THE INPUT Start Marker

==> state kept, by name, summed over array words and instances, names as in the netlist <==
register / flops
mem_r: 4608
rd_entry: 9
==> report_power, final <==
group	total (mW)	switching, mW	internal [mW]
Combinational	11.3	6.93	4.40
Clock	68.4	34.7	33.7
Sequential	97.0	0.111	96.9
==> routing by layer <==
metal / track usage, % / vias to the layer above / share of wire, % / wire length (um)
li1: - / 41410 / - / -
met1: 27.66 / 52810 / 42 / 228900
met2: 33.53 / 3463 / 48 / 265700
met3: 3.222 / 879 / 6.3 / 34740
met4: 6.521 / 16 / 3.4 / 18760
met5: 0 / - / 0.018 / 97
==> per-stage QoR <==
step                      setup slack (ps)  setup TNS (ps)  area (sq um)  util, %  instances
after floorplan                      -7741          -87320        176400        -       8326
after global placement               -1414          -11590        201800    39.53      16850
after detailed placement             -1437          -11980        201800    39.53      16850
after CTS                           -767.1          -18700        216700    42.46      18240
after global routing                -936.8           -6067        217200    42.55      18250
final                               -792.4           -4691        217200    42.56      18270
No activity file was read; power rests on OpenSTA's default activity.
## config.mk

```make
export PLATFORM = sky130hd
export DESIGN_NAME = uftq_ctrl
export DESIGN_NICKNAME = d
export VERILOG_FILES = /design/src/hw/rtl/uftq_pkg.sv /design/src/hw/rtl/uftq_ctrl.sv
export SDC_FILE = /design/constraint.sdc
export NUM_CORES = 1
export LEC_CHECK = 0
export ABC_AREA = 1
export BUFFER_PORTS_ARGS = -buffer_cell sky130_fd_sc_hd__buf_2
export CAP_MARGIN = 10
export CORE_MARGIN = 3
export CORE_UTILIZATION = 53
export DETAILED_ROUTE_END_ITERATION = 10
export HOLD_SLACK_MARGIN = 0.08
export PLACE_DENSITY = 0.8
export SYNTH_ARGS = -nofsm -noshare
export SYNTH_HDL_FRONTEND = slang
export SYNTH_SLANG_ARGS = --single-unit
```

## constraint.sdc

```tcl
create_clock -name clk -period 2.4 [get_ports clk]
set_input_delay 0.24 -clock clk [delete_from_list [all_inputs] [get_ports clk]]
set_output_delay 0.24 -clock clk [all_outputs]
set_load 0.05 [all_outputs]
```

## src/hw/rtl/uftq_pkg.sv

```systemverilog
// ----------------------------------------------------------------------------
// uftq_pkg
// Shared types and codes for the frame ring transmit queue.
// ----------------------------------------------------------------------------
package uftq_pkg;

  typedef enum logic [1:0] {
    KIND_PUSH  = 2'd0,
    KIND_START = 2'd1,
    KIND_DONE  = 2'd2
  } kind_t;

  typedef enum logic [1:0] {
    ST_OK       = 2'd0,
    ST_FULL     = 2'd1,
    ST_TOO_LONG = 2'd2,
    ST_IGNORED  = 2'd3
  } status_t;

  // One stored frame byte; last marks the final byte of a frame.
  typedef struct packed {
    logic       last;
    logic [7:0] data;
  } entry_t;

  // Per-request result fields apart from the transmitted byte.
  typedef struct packed {
    status_t status;
    logic    tx_valid;
    logic    busy;
  } result_t;

endpackage

```

## src/hw/rtl/uftq_ctrl.sv

```systemverilog
// ----------------------------------------------------------------------------
// uftq_ctrl
// Ring pointers, fill and send counters, busy flag; decides each request.
// ----------------------------------------------------------------------------
module uftq_ctrl import uftq_pkg::*; #(
  parameter int QUEUE_SLOTS     = 8,
  parameter int FRAME_MAX_BYTES = 64,
  localparam int SLOT_W = $clog2(QUEUE_SLOTS),
  localparam int CNT_W  = $clog2(FRAME_MAX_BYTES + 1),
  localparam int ADDR_W = $clog2(QUEUE_SLOTS * FRAME_MAX_BYTES)
) (
  input  logic              clk,
  input  logic              rst_n,
  input  logic              en,
  input  kind_t             kind,
  input  logic [7:0]        byte_data,
  input  logic              last_byte,
  input  logic              last_sent,
  output result_t           res,
  output logic              wr_en,
  output logic [ADDR_W-1:0] wr_addr,
  output entry_t            wr_entry,
  output logic              rd_en,
  output logic [ADDR_W-1:0] rd_addr
);

  localparam logic [SLOT_W-1:0] LAST_SLOT = SLOT_W'(QUEUE_SLOTS - 1);
  localparam logic [CNT_W-1:0]  FMAX_C    = CNT_W'(FRAME_MAX_BYTES);
  localparam logic [ADDR_W-1:0] FMAX_A    = ADDR_W'(FRAME_MAX_BYTES);

  logic [SLOT_W-1:0] head_r, head_nxt;
  logic [SLOT_W-1:0] tail_r, tail_nxt;
  logic [CNT_W-1:0]  pos_r, pos_nxt;
  logic [CNT_W-1:0]  fill_r, fill_nxt;
  logic              busy_r, busy_nxt;
  logic              drop_r, drop_nxt;
  logic [SLOT_W-1:0] rd_slot;
  logic [CNT_W-1:0]  rd_pos;
  logic              wr_req;
  logic              rd_req;
  logic [SLOT_W-1:0] head_inc;
  logic [SLOT_W-1:0] tail_inc;

  function automatic logic [SLOT_W-1:0] slot_inc(input logic [SLOT_W-1:0] s);
    return (s == LAST_SLOT) ? '0 : SLOT_W'(s + 1'b1);
  endfunction

  function automatic logic [ADDR_W-1:0] slot_addr(input logic [SLOT_W-1:0] s,
                                                   input logic [CNT_W-1:0]  p);
    return ADDR_W'(ADDR_W'(s) * FMAX_A) + ADDR_W'(p);
  endfunction

  assign head_inc = slot_inc(head_r);
  assign tail_inc = slot_inc(tail_r);

  always_comb begin
    head_nxt     = head_r;
    tail_nxt     = tail_r;
    pos_nxt      = pos_r;
    fill_nxt     = fill_r;
    busy_nxt     = busy_r;
    drop_nxt     = drop_r;
    wr_req       = 1'b0;
    rd_req       = 1'b0;
    rd_slot      = head_r;
    rd_pos       = pos_r;
    res.status   = ST_IGNORED;
    res.tx_valid = 1'b0;
    case (kind)
      KIND_PUSH: begin
        if (drop_r || fill_r == FMAX_C) begin
          // overlong frame: discard bytes until its last one
          drop_nxt   = 1'b1;
          res.status = ST_TOO_LONG;
          if (last_byte) begin
            drop_nxt = 1'b0;
            fill_nxt = '0;
          end
        end else begin
          wr_req     = 1'b1;
          fill_nxt   = CNT_W'(fill_r + 1'b1);
          res.status = ST_OK;
          if (last_byte) begin
            if (tail_inc == head_r) begin
              res.status = ST_FULL;
            end else begin
              tail_nxt = tail_inc;
            end
            fill_nxt = '0;
          end
        end
      end
      KIND_START: begin
        if (head_r != tail_r && !busy_r) begin
          rd_req       = 1'b1;
          pos_nxt      = CNT_W'(pos_r + 1'b1);
          busy_nxt     = 1'b1;
          res.tx_valid = 1'b1;
          res.status   = ST_OK;
        end
      end
      KIND_DONE: begin
        if (busy_r) begin
          res.status = ST_OK;
          if (!last_sent) begin
            rd_req       = 1'b1;
            pos_nxt      = CNT_W'(pos_r + 1'b1);
            res.tx_valid = 1'b1;
          end else begin
            // retire head frame, start the next one if any
            head_nxt = head_inc;
            pos_nxt  = '0;
            if (head_inc != tail_r) begin
              rd_req       = 1'b1;
              rd_slot      = head_inc;
              rd_pos       = '0;
              pos_nxt      = CNT_W'(1);
              res.tx_valid = 1'b1;
            end else begin
              busy_nxt = 1'b0;
            end
          end
        end
      end
      default: begin
      end
    endcase
    res.busy = busy_nxt;
  end

  assign wr_en    = en && wr_req;
  assign wr_addr  = slot_addr(tail_r, fill_r);
  assign wr_entry = '{last: last_byte, data: byte_data};
  assign rd_en    = en && rd_req;
  assign rd_addr  = slot_addr(rd_slot, rd_pos);

  always_ff @(posedge clk) begin
    if (!rst_n) begin
      head_r <= '0;
      tail_r <= '0;
      pos_r  <= '0;
      fill_r <= '0;
      busy_r <= 1'b0;
      drop_r <= 1'b0;
    end else if (en) begin
      head_r <= head_nxt;
      tail_r <= tail_nxt;
      pos_r  <= pos_nxt;
      fill_r <= fill_nxt;
      busy_r <= busy_nxt;
      drop_r <= drop_nxt;
    end
  end

endmodule

```
### config.mk
export PLATFORM = sky130hd
export DESIGN_NAME = pvp_sqrt_cell
export DESIGN_NICKNAME = d
export VERILOG_FILES = /design/src/hw/rtl/pvp_pkg.sv /design/src/hw/rtl/pvp_sqrt_cell.sv
export SDC_FILE = /design/constraint.sdc
export NUM_CORES = 1
export LEC_CHECK = 0
export ABC_AREA = 1
export BUFFER_PORTS_ARGS = -buffer_cell sky130_fd_sc_hd__buf_2
export CAP_MARGIN = 20
export CORE_MARGIN = 2
export CORE_UTILIZATION = 45
export CTS_CLUSTER_DIAMETER = 100
export DETAILED_ROUTE_END_ITERATION = 16
export MAX_ROUTING_LAYER = met4
export PLACE_DENSITY = 0.78
export SLEW_MARGIN = 20
export SYNTH_ARGS = -nofsm -noshare
export SYNTH_HDL_FRONTEND = slang
export SYNTH_SLANG_ARGS = --single-unit
### constraint.sdc
create_clock -name clk -period 2 [get_ports clk]
set_clock_uncertainty 0.1 [all_clocks]
set_input_delay 0.2 -clock clk [delete_from_list [all_inputs] [get_ports clk]]
set_output_delay 0.2 -clock clk [all_outputs]
set_load 0.1 [all_outputs]
### src/hw/rtl/pvp_pkg.sv
package pvp_pkg;

    localparam int SW       = 32;
    localparam int FB       = 16;
    localparam int AW       = 24;
    localparam int ATB      = 24;
    localparam int CSTEPS   = 28;
    localparam int NSTEPS   = 6;
    localparam int NORM_TOP = 59;
    localparam int RADW     = 2 * SW;
    localparam int REMW     = SW + 2;
    localparam int MULW     = 7;
    localparam int DIVW     = SW + MULW + FB;
    localparam int XW       = 64;
    localparam int ZW       = 34;
    localparam int NW       = 31;
    localparam int ADDRW    = 5;
    localparam int PW       = 32;

    localparam logic signed [ZW-1:0] Z_QUARTER = ZW'(90) <<< ATB;
    localparam logic signed [AW-1:0] ANG_LIM   = AW'(90) <<< FB;
    localparam int RND_SH = ATB - FB + 1;
    localparam logic signed [ZW-1:0] RND_ADD = ZW'(1) <<< (ATB - FB);

    typedef enum logic [2:0] {
        REG_FRACTIONAL = 3'd0,
        REG_ISRC       = 3'd1,
        REG_ASRC       = 3'd2,
        REG_TSRC       = 3'd3,
        REG_THRESHOLD  = 3'd4,
        REG_DEBIAS     = 3'd5,
        REG_QNOISE     = 3'd6,
        REG_UNOISE     = 3'd7
    } reg_idx_t;

    localparam logic [1:0] SRC_NONE     = 2'd0;
    localparam logic [1:0] SRC_CURRENT  = 2'd1;
    localparam logic [1:0] SRC_COMPUTED = 2'd2;
    // unused code, behaves as none
    localparam logic [1:0] SRC_SPARE    = 2'd3;

    localparam logic [1:0] TH_NONE    = 2'd0;
    localparam logic [1:0] TH_CURRENT = 2'd1;
    localparam logic [1:0] TH_TOTAL   = 2'd2;
    localparam logic [1:0] TH_POLAR   = 2'd3;

    typedef struct packed {
        logic [RADW-1:0] rad;
        logic [REMW-1:0] rem;
        logic [SW-1:0]   root;
        logic            tag;
    } sqrt_t;

    typedef struct packed {
        logic [DIVW-1:0] num;
        logic [SW-1:0]   rem;
        logic [SW-1:0]   den;
        logic            tag;
    } div_t;

    typedef struct packed {
        logic signed [XW-1:0] x;
        logic signed [XW-1:0] y;
        logic signed [ZW-1:0] z;
    } vec_t;

    typedef struct packed {
        logic signed [SW-1:0] cur;
        logic                 cur_ok;
        logic signed [SW-1:0] ival;
        logic                 i_ok;
        logic                 qu_ok;
        logic                 zero;
    } side_t;

    function automatic logic [XW-1:0] mag_x(input logic signed [XW-1:0] v);
        mag_x = v[XW-1] ? (~v + XW'(1)) : v;
    endfunction

    // atan(2^-i) in degrees, scaled by 2^24
    function automatic logic signed [ZW-1:0] atan_deg(input int idx);
        logic signed [ZW-1:0] r;
        case (idx)
            0:  r = ZW'(754974720);
            1:  r = ZW'(445687602);
            2:  r = ZW'(235489088);
            3:  r = ZW'(119537938);
            4:  r = ZW'(60000934);
            5:  r = ZW'(30029717);
            6:  r = ZW'(15018523);
            7:  r = ZW'(7509720);
            8:  r = ZW'(3754917);
            9:  r = ZW'(1877466);
            10: r = ZW'(938734);
            11: r = ZW'(469367);
            12: r = ZW'(234684);
            13: r = ZW'(117342);
            14: r = ZW'(58671);
            15: r = ZW'(29335);
            16: r = ZW'(14668);
            17: r = ZW'(7334);
            18: r = ZW'(3667);
            19: r = ZW'(1833);
            20: r = ZW'(917);
            21: r = ZW'(458);
            22: r = ZW'(229);
            23: r = ZW'(115);
            24: r = ZW'(57);
            25: r = ZW'(29);
            26: r = ZW'(14);
            27: r = ZW'(7);
            default: r = '0;
        endcase
        atan_deg = r;
    endfunction

endpackage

THE INPUT End Marker

Which lines of the data contain "return"? Copy them all.

    return (s == LAST_SLOT) ? '0 : SLOT_W'(s + 1'b1);
    return ADDR_W'(ADDR_W'(s) * FMAX_A) + ADDR_W'(p);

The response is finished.